#### [TASK TO CARRY OUT]
Keyword search on "kind": report each line of the records that contains it.

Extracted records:

>>>>>

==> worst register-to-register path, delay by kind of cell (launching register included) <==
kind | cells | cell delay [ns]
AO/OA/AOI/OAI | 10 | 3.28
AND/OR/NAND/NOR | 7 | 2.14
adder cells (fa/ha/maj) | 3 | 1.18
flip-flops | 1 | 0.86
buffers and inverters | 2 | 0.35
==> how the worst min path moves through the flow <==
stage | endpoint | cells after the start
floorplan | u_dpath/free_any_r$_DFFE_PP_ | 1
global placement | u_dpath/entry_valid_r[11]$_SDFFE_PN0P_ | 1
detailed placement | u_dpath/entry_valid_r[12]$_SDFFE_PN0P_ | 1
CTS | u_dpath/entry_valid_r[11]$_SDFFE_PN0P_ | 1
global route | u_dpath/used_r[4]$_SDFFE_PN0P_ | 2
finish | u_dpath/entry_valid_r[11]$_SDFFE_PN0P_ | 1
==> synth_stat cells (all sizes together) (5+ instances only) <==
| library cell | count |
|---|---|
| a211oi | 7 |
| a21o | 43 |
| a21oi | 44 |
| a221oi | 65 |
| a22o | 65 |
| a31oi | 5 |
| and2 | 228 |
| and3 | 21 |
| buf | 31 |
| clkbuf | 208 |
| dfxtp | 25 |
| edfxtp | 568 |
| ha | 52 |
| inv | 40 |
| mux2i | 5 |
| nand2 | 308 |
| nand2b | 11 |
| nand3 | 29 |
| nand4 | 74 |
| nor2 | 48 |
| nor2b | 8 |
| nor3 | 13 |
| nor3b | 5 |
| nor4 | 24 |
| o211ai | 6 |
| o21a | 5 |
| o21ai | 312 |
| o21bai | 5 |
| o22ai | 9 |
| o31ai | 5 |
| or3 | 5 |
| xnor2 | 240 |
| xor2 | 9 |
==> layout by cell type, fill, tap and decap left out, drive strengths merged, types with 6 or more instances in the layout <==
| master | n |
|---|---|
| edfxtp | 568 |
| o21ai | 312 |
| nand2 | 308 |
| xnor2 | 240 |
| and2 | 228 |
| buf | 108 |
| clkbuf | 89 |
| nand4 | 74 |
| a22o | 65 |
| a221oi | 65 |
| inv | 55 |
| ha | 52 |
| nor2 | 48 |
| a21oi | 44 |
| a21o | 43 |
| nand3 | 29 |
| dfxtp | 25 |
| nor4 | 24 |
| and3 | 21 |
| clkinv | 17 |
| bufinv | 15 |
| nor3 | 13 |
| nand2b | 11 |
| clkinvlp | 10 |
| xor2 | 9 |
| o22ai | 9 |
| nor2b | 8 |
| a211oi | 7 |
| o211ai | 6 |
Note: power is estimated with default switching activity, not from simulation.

<<<<<

#### [EXERCISE RESULT]
==> worst register-to-register path, delay by kind of cell (launching register included) <==
kind | cells | cell delay [ns]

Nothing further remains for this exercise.